EXERCISE DESCRIPTION:
Check each line of the records below for the word "prdata" and copy those where it appears.
##### PROVIDED MATERIAL
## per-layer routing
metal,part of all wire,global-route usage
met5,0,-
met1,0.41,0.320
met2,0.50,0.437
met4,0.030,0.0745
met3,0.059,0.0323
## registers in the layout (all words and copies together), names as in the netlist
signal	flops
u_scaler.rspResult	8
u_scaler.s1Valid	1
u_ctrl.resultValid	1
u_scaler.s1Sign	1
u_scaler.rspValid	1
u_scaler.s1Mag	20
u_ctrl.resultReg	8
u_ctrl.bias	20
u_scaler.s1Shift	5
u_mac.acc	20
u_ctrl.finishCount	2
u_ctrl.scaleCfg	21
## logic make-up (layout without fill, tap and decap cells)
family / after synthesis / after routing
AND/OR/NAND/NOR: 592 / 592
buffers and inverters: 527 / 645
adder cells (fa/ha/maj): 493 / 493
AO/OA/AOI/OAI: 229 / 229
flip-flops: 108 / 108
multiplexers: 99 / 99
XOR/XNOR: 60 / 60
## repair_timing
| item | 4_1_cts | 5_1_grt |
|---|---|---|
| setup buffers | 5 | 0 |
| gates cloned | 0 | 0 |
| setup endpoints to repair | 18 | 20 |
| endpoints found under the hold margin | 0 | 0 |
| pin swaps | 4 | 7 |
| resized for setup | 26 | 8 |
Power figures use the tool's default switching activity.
File: src/hdl/msi_macros.svh
// Widths and counts are fixed here because the APB register map depends on them; MSI_DATA_W must be 32 or 64
`ifndef MSI_MACROS_SVH
`define MSI_MACROS_SVH

// ------------------------------
// Generator widths
// ------------------------------
`define MSI_NUM_IRQ     4
`define MSI_ADDR_W      40
// 32 or 64 only
`define MSI_DATA_W      32
`define MSI_STRB_W      ((`MSI_DATA_W + 7) / 8)
`define MSI_DEVID_W     16
`define MSI_EVTID_W     16
// Strobe bits covering the event ID bytes
`define MSI_EVT_STRB_W  ((`MSI_EVTID_W + 7) / 8)
`define MSI_THR_W       16

// ------------------------------
// APB register map
// ------------------------------
`define MSI_APB_AW      8
`define MSI_REG_CTRL    8'h00
`define MSI_REG_THR     8'h04
`define MSI_REG_EN      8'h08
`define MSI_REG_STATUS  8'h0C
// ID word for irq i at MSI_REG_ID0 + 4*i
`define MSI_REG_ID0     8'h10

`endif

File: src/hdl/msi_pkg.sv
// Shared bus and config types; ID word layout assumes MSI_DEVID_W + MSI_EVTID_W == 32
`include "msi_macros.svh"

package msi_pkg;

  // ------------------------------
  // AXI response codes
  // ------------------------------
  typedef enum logic [1:0] {
    AXI_OKAY   = 2'b00,
    AXI_EXOKAY = 2'b01,
    AXI_SLVERR = 2'b10,
    AXI_DECERR = 2'b11
  } axi_resp_e;

  // ------------------------------
  // APB channels
  // ------------------------------
  typedef struct packed {
    logic                   psel;
    logic                   penable;
    logic                   pwrite;
    logic [`MSI_APB_AW-1:0] paddr;
    logic [31:0]            pwdata;
  } apb_req_t;

  typedef struct packed {
    logic [31:0] prdata;
    logic        pready;
    logic        pslverr;
  } apb_rsp_t;

  // ------------------------------
  // AXI4-Lite write channels
  // ------------------------------
  // Initiator side, no read channels
  typedef struct packed {
    logic [`MSI_ADDR_W-1:0] awaddr;
    logic                   awvalid;
    logic [`MSI_DATA_W-1:0] wdata;
    logic [`MSI_STRB_W-1:0] wstrb;
    logic                   wvalid;
    logic                   bready;
  } axil_wr_req_t;

  // Target side
  typedef struct packed {
    logic      awready;
    logic      wready;
    axi_resp_e bresp;
    logic      bvalid;
  } axil_wr_rsp_t;

  // ------------------------------
  // Configuration
  // ------------------------------
  // Field view of one ID register, device ID in the upper half
  typedef struct packed {
    logic [`MSI_DEVID_W-1:0] device_id;
    logic [`MSI_EVTID_W-1:0] event_id;
  } msi_ids_t;

  // Same word seen raw by APB and as fields by the generator
  typedef union packed {
    logic [31:0] raw;
    msi_ids_t    ids;
  } msi_id_word_u;

  typedef struct packed {
    logic [`MSI_NUM_IRQ-1:0]       en;
    logic                          throttle_en;
    logic [`MSI_THR_W-1:0]         thr;
    msi_id_word_u [`MSI_NUM_IRQ-1:0] id;
  } msi_cfg_t;

endpackage

File: src/hdl/msi_apb_regs.sv
// Zero-wait APB slave, word offsets only; unmapped offsets raise pslverr, read 0 and ignore writes
`timescale 1ns/10ps
`include "msi_macros.svh"

module msi_apb_regs (
  input  logic               clk,
  input  logic               rst_n,
  input  msi_pkg::apb_req_t  apb_req,
  output msi_pkg::apb_rsp_t  apb_rsp,
  output msi_pkg::msi_cfg_t  cfg,
  input  logic               error
);

  import msi_pkg::*;

  localparam int N = `MSI_NUM_IRQ;

  logic                  access;
  logic                  wr_en;
  logic                  hit_ctrl;
  logic                  hit_thr;
  logic                  hit_en;
  logic                  hit_status;
  logic [N-1:0]          hit_id;
  logic                  mapped;
  logic [31:0]           rd_data;

  // Register state
  logic                  throttle_en_q;
  logic [`MSI_THR_W-1:0] thr_q;
  logic [N-1:0]          en_q;
  msi_id_word_u [N-1:0]  id_q;

  // ------------------------------
  // Address decode
  // ------------------------------
  assign access = apb_req.psel && apb_req.penable;

  assign hit_ctrl   = (apb_req.paddr == `MSI_REG_CTRL);
  assign hit_thr    = (apb_req.paddr == `MSI_REG_THR);
  assign hit_en     = (apb_req.paddr == `MSI_REG_EN);
  assign hit_status = (apb_req.paddr == `MSI_REG_STATUS);

  // One ID word every 4 bytes from ID0
  always_comb begin
    for (int i = 0; i < N; i++) begin
      hit_id[i] = (apb_req.paddr == `MSI_APB_AW'(`MSI_REG_ID0 + 4 * i));
    end
  end

  assign mapped = hit_ctrl || hit_thr || hit_en || hit_status || (|hit_id);
  // Write commits at the edge ending the access phase
  assign wr_en  = access && apb_req.pwrite && mapped;

  // ------------------------------
  // Write path
  // ------------------------------
  always_ff @(posedge clk or negedge rst_n) begin
    if (!rst_n) begin
      throttle_en_q <= 1'b0;
      thr_q         <= '0;
      en_q          <= '0;
      id_q          <= '0;
    end else if (wr_en) begin
      if (hit_ctrl) throttle_en_q <= apb_req.pwdata[0];
      if (hit_thr)  thr_q         <= apb_req.pwdata[`MSI_THR_W-1:0];
      if (hit_en)   en_q          <= apb_req.pwdata[N-1:0];
      // STATUS is read-only, write dropped
      for (int i = 0; i < N; i++) begin
        if (hit_id[i]) id_q[i].raw <= apb_req.pwdata;
      end
    end
  end

  // ------------------------------
  // Read path
  // ------------------------------
  always_comb begin
    rd_data = '0;
    if (hit_ctrl)   rd_data[0]              = throttle_en_q;
    if (hit_thr)    rd_data[`MSI_THR_W-1:0] = thr_q;
    if (hit_en)     rd_data[N-1:0]          = en_q;
    if (hit_status) rd_data[0]              = error;
    for (int i = 0; i < N; i++) begin
      if (hit_id[i]) rd_data = id_q[i].raw;
    end
  end

  assign apb_rsp.prdata  = rd_data;
  // No wait states
  assign apb_rsp.pready  = 1'b1;
  assign apb_rsp.pslverr = access && !mapped;

  // ------------------------------
  // Config to generator
  // ------------------------------
  assign cfg.en          = en_q;
  assign cfg.throttle_en = throttle_en_q;
  assign cfg.thr         = thr_q;
  assign cfg.id          = id_q;

endmodule

File: config.mk
export PLATFORM = sky130hd
export DESIGN_NAME = msi_apb_regs
export DESIGN_NICKNAME = d
export VERILOG_FILES = /design/src/hdl/msi_pkg.sv /design/src/hdl/msi_apb_regs.sv
export VERILOG_INCLUDE_DIRS = /design/src /design/src/hdl
export SDC_FILE = /design/constraint.sdc
export NUM_CORES = 1
export LEC_CHECK = 0
export ABC_CLOCK_PERIOD_IN_PS = 3370
export BUFFER_PORTS_ARGS = -buffer_cell sky130_fd_sc_hd__buf_4
export CAP_MARGIN = 20
export CORE_MARGIN = 2
export CORE_UTILIZATION = 40
export CTS_CLUSTER_DIAMETER = 30
export DETAILED_ROUTE_END_ITERATION = 8
export PLACE_DENSITY = 0.65
export REMOVE_ABC_BUFFERS = 1
export SLEW_MARGIN = 0
export SYNTH_ARGS = -nofsm -noshare
export SYNTH_HDL_FRONTEND = slang
export SYNTH_SLANG_ARGS = --single-unit
File: constraint.sdc
create_clock -name clk -period 3.37 [get_ports clk]
set_input_delay 0.1685 -clock clk [delete_from_list [all_inputs] [get_ports clk]]
set_output_delay 0.1685 -clock clk [all_outputs]
set_load 0.01 [all_outputs]
==> results of run 1 <==
## worst max-delay path, stage by stage
cell and delay, ps:
buf_4 110, or4b_1 690, nor3_4 310, buf_4 310, and3_1 360, buf_4 280
o2bb2ai_1 160, buf_4 150
### src/common/exec_defs.svh
`ifndef EXEC_DEFS_SVH
`define EXEC_DEFS_SVH

// Datapath widths
`define XLEN        32
`define REG_ADDR_W  5

// Input side, entries equal the credits upstream starts with
`define IQ_DEPTH    4

// Result slots the consumer grants after reset
`define OUT_CREDITS 4

// Multiply latency in register stages
`define MUL_STAGES  5

// Cycles after a multiply dispatch at which an ALU dispatch would collide
// with it at write-back (ALU path is one stage)
`define HAZARD_DIST (`MUL_STAGES - 1)

`endif

### src/common/exec_pkg.sv
`default_nettype none

`include "exec_defs.svh"

package exec_pkg;

   typedef enum logic [2:0] {
      OP_ADD = 3'd0,
      OP_SUB = 3'd1,
      OP_AND = 3'd2,
      OP_OR  = 3'd3,
      OP_XOR = 3'd4,
      OP_SLT = 3'd5,  // Signed compare
      OP_MUL = 3'd6
   } op_e;

   // Decoded operation as it enters the back end
   typedef struct packed {
      op_e                    op;
      logic [`XLEN-1:0]       src_a;
      logic [`XLEN-1:0]       src_b;
      logic [`REG_ADDR_W-1:0] dst;
   } issue_t;

   // Result as it leaves toward the register file
   typedef struct packed {
      logic [`REG_ADDR_W-1:0] dst;
      logic [`XLEN-1:0]       data;
      logic                   ovf;   // Signed overflow, add and sub only
   } wb_t;

endpackage

`default_nettype wire

### src/design/alu_stage.sv
`default_nettype none

`include "exec_defs.svh"

module alu_stage (
   input  wire logic             clk,
   input  wire logic             mem_wb_reset,
   input  wire logic             go,
   input  wire exec_pkg::issue_t pkt,
   output exec_pkg::wb_t         res,
   output logic                  res_valid
);
   import exec_pkg::*;

   logic [`XLEN-1:0] sum;
   logic [`XLEN-1:0] diff;
   logic             add_ovf;
   logic             sub_ovf;
   wb_t              nxt;

   assign sum  = pkt.src_a + pkt.src_b;
   assign diff = pkt.src_a - pkt.src_b;

   // Same operand signs but the result sign flipped
   assign add_ovf = (pkt.src_a[`XLEN-1] == pkt.src_b[`XLEN-1]) &&
                    (sum[`XLEN-1] != pkt.src_a[`XLEN-1]);
   // Opposite signs and the result takes the sign of b
   assign sub_ovf = (pkt.src_a[`XLEN-1] != pkt.src_b[`XLEN-1]) &&
                    (diff[`XLEN-1] != pkt.src_a[`XLEN-1]);

   always_comb begin
      nxt.dst = pkt.dst;
      nxt.ovf = 1'b0;
      case (pkt.op)
         OP_ADD: begin
            nxt.data = sum;
            nxt.ovf  = add_ovf;
         end
         OP_SUB: begin
            nxt.data = diff;
            nxt.ovf  = sub_ovf;
         end
         OP_AND:  nxt.data = pkt.src_a & pkt.src_b;
         OP_OR:   nxt.data = pkt.src_a | pkt.src_b;
         OP_XOR:  nxt.data = pkt.src_a ^ pkt.src_b;
         OP_SLT:  nxt.data = {{(`XLEN-1){1'b0}}, $signed(pkt.src_a) < $signed(pkt.src_b)};
         default: nxt.data = '0;   // Multiplies never come here
      endcase
   end

   always_ff @(posedge clk) begin
      if (go) begin
         res <= nxt;
      end
   end

   always_ff @(posedge clk) begin
      if (mem_wb_reset) begin
         res_valid <= 1'b0;
      end else begin
         res_valid <= go;
      end
   end

endmodule

`default_nettype wire

### src/design/exec_backend.sv
`default_nettype none

module exec_backend (
   input  wire logic             clk,
   input  wire logic             mem_wb_reset,
   input  wire logic             in_valid,
   input  wire exec_pkg::issue_t in_pkt,
   output logic                  in_credit,
   output logic                  out_valid,
   output exec_pkg::wb_t         out_pkt,
   input  wire logic             out_credit
);
   import exec_pkg::*;

   issue_t head;
   logic   head_valid;
   logic   dispatch;
   logic   alu_go;
   logic   mul_go;
   wb_t    alu_res;
   logic   alu_valid;
   wb_t    mul_res;
   logic   mul_valid;

   issue_queue u_issue_queue (
      .clk          (clk),
      .mem_wb_reset (mem_wb_reset),
      .in_valid     (in_valid),
      .in_pkt       (in_pkt),
      .pop          (dispatch),
      .head         (head),
      .head_valid   (head_valid),
      .in_credit    (in_credit)
   );

   issue_ctrl u_issue_ctrl (
      .clk          (clk),
      .mem_wb_reset (mem_wb_reset),
      .head_op      (head.op),
      .head_valid   (head_valid),
      .out_credit   (out_credit),
      .dispatch     (dispatch)
   );

   // Route the head to one of the two paths
   assign mul_go = dispatch && (head.op == OP_MUL);
   assign alu_go = dispatch && (head.op != OP_MUL);

   alu_stage u_alu_stage (
      .clk          (clk),
      .mem_wb_reset (mem_wb_reset),
      .go           (alu_go),
      .pkt          (head),
      .res          (alu_res),
      .res_valid    (alu_valid)
   );

   mul_pipe u_mul_pipe (
      .clk          (clk),
      .mem_wb_reset (mem_wb_reset),
      .go           (mul_go),
      .pkt          (head),
      .res          (mul_res),
      .res_valid    (mul_valid)
   );

   wb_merge u_wb_merge (
      .clk          (clk),
      .mem_wb_reset (mem_wb_reset),
      .alu_res      (alu_res),
      .mul_res      (mul_res),
      .alu_valid    (alu_valid),
      .mul_valid    (mul_valid),
      .out_pkt      (out_pkt),
      .out_valid    (out_valid)
   );

endmodule

`default_nettype wire

### src/design/issue_ctrl.sv
`default_nettype none

`include "exec_defs.svh"

module issue_ctrl (
   input  wire logic          clk,
   input  wire logic          mem_wb_reset,
   input  wire exec_pkg::op_e head_op,
   input  wire logic          head_valid,
   input  wire logic          out_credit,
   output logic               dispatch
);
   import exec_pkg::*;

   localparam int CRED_W = $clog2(`OUT_CREDITS + 1);

   logic [CRED_W-1:0]       credits;
   logic [`HAZARD_DIST-1:0] mul_hist;   // Bit k set: multiply went out k+1 cycles ago
   logic                    head_is_mul;
   logic                    wb_slot_taken;

   assign head_is_mul = (head_op == OP_MUL);

   // A multiply issued HAZARD_DIST cycles back reaches write-back together
   // with an ALU op issued now
   assign wb_slot_taken = mul_hist[`HAZARD_DIST-1];

   assign dispatch = head_valid && (credits != '0) && (head_is_mul || !wb_slot_taken);

   always_ff @(posedge clk) begin
      if (mem_wb_reset) begin
         credits  <= CRED_W'(`OUT_CREDITS);
         mul_hist <= '0;
      end else begin
         // Slot is claimed at dispatch so nothing in flight can stall
         case ({dispatch, out_credit})
            2'b10:   credits <= credits - 1'b1;
            2'b01:   credits <= credits + 1'b1;
            default: credits <= credits;
         endcase
         mul_hist <= {mul_hist[`HAZARD_DIST-2:0], dispatch && head_is_mul};
      end
   end

   // Consumer returns no more credits than it was given
   a_credit_bound: assert property (@(posedge clk) disable iff (mem_wb_reset)
      credits <= CRED_W'(`OUT_CREDITS))
      else $error("issue_ctrl: output credit count above OUT_CREDITS");

endmodule

`default_nettype wire

### src/design/issue_queue.sv
`default_nettype none

`include "exec_defs.svh"

module issue_queue (
   input  wire logic            clk,
   input  wire logic            mem_wb_reset,
   input  wire logic            in_valid,
   input  wire exec_pkg::issue_t in_pkt,
   input  wire logic            pop,
   output exec_pkg::issue_t     head,
   output logic                 head_valid,
   output logic                 in_credit
);
   import exec_pkg::*;

   localparam int PTR_W = $clog2(`IQ_DEPTH);
   localparam int CNT_W = $clog2(`IQ_DEPTH + 1);

   issue_t             mem [`IQ_DEPTH];
   logic [PTR_W-1:0]   wr_ptr;
   logic [PTR_W-1:0]   rd_ptr;
   logic [CNT_W-1:0]   count;
   logic               full;

   assign full       = (count == CNT_W'(`IQ_DEPTH));
   assign head_valid = (count != '0);
   assign head       = mem[rd_ptr];

   // One credit back to upstream for every entry that leaves
   assign in_credit = pop;

   // Storage, no reset needed
   always_ff @(posedge clk) begin
      if (in_valid) begin
         mem[wr_ptr] <= in_pkt;
      end
   end

   always_ff @(posedge clk) begin
      if (mem_wb_reset) begin
         wr_ptr <= '0;
         rd_ptr <= '0;
         count  <= '0;
      end else begin
         if (in_valid) begin
            wr_ptr <= (wr_ptr == PTR_W'(`IQ_DEPTH - 1)) ? '0 : wr_ptr + 1'b1;
         end
         if (pop) begin
            rd_ptr <= (rd_ptr == PTR_W'(`IQ_DEPTH - 1)) ? '0 : rd_ptr + 1'b1;
         end
         case ({in_valid, pop})
            2'b10:   count <= count + 1'b1;
            2'b01:   count <= count - 1'b1;
            default: count <= count;  // Both or neither
         endcase
      end
   end

   // Upstream only sends while holding a credit, so a full queue never sees a write
   a_no_write_full: assert property (@(posedge clk) disable iff (mem_wb_reset)
      !(in_valid && full))
      else $error("issue_queue: write into full queue, upstream credit misuse");

   // Dispatch logic must wait for a head
   a_no_pop_empty: assert property (@(posedge clk) disable iff (mem_wb_reset)
      !(pop && !head_valid))
      else $error("issue_queue: pop from empty queue");

endmodule

`default_nettype wire

### src/design/wb_merge.sv
`default_nettype none

module wb_merge (
   input  wire logic          clk,
   input  wire logic          mem_wb_reset,
   input  wire exec_pkg::wb_t alu_res,
   input  wire exec_pkg::wb_t mul_res,
   input  wire logic          alu_valid,
   input  wire logic          mul_valid,
   output exec_pkg::wb_t      out_pkt,
   output logic               out_valid
);

   // Payload follows whichever path has a result this cycle
   always_ff @(posedge clk) begin
      if (alu_valid) begin
         out_pkt <= alu_res;
      end else if (mul_valid) begin
         out_pkt <= mul_res;
      end
   end

   always_ff @(posedge clk) begin
      if (mem_wb_reset) begin
         out_valid <= 1'b0;
      end else begin
         out_valid <= alu_valid | mul_valid;   // Drops when both idle
      end
   end

   // The dispatch rule upstream keeps the two paths from meeting here
   a_no_wb_collision: assert property (@(posedge clk) disable iff (mem_wb_reset)
      !(alu_valid && mul_valid))
      else $error("wb_merge: ALU and multiply results in the same cycle");

endmodule

`default_nettype wire

### src/mul_pipe/mul_pipe.sv
`default_nettype none

`include "exec_defs.svh"

module mul_pipe (
   input  wire logic             clk,
   input  wire logic             mem_wb_reset,
   input  wire logic             go,
   input  wire exec_pkg::issue_t pkt,
   output exec_pkg::wb_t         res,
   output logic                  res_valid
);
   import exec_pkg::*;

   localparam int HALF  = `XLEN / 2;
   localparam int PW    = 2 * `XLEN;
   localparam int CARRY = `MUL_STAGES - 2;   // Stages after the adder

   // Stage 1, partial products
   logic                   s1_valid;
   logic [`REG_ADDR_W-1:0] s1_dst;
   logic [`XLEN-1:0]       pp_ll;
   logic [`XLEN-1:0]       pp_lh;
   logic [`XLEN-1:0]       pp_hl;
   logic [`XLEN-1:0]       pp_hh;

   // Stage 2, summed product
   logic [PW-1:0]          full_prod;
   logic                   s2_valid;
   wb_t                    s2_pkt;

   // Stages 3 to 5 only carry the result
   logic [CARRY-1:0]       c_valid;
   wb_t                    c_pkt [CARRY];

   always_ff @(posedge clk) begin
      pp_ll  <= pkt.src_a[HALF-1:0]     * pkt.src_b[HALF-1:0];
      pp_lh  <= pkt.src_a[HALF-1:0]     * pkt.src_b[`XLEN-1:HALF];
      pp_hl  <= pkt.src_a[`XLEN-1:HALF] * pkt.src_b[HALF-1:0];
      pp_hh  <= pkt.src_a[`XLEN-1:HALF] * pkt.src_b[`XLEN-1:HALF];
      s1_dst <= pkt.dst;
   end

   // Cross terms sit one half-word up, the high term a full word up
   assign full_prod = PW'(pp_ll) +
                      (PW'(pp_lh) << HALF) +
                      (PW'(pp_hl) << HALF) +
                      (PW'(pp_hh) << `XLEN);

   always_ff @(posedge clk) begin
      s2_pkt.dst  <= s1_dst;
      s2_pkt.data <= full_prod[`XLEN-1:0];   // Low word only
      s2_pkt.ovf  <= 1'b0;
   end

   always_ff @(posedge clk) begin
      c_pkt[0] <= s2_pkt;
      for (int i = 1; i < CARRY; i++) begin
         c_pkt[i] <= c_pkt[i-1];
      end
   end

   // Valid runs beside the data, several multiplies may be in flight
   always_ff @(posedge clk) begin
      if (mem_wb_reset) begin
         s1_valid <= 1'b0;
         s2_valid <= 1'b0;
         c_valid  <= '0;
      end else begin
         s1_valid <= go;
         s2_valid <= s1_valid;
         c_valid  <= {c_valid[CARRY-2:0], s2_valid};
      end
   end

   assign res       = c_pkt[CARRY-1];
   assign res_valid = c_valid[CARRY-1];

endmodule

`default_nettype wire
##########
EXPECTED OUTPUT:
    logic [31:0] prdata;
  assign apb_rsp.prdata  = rd_data;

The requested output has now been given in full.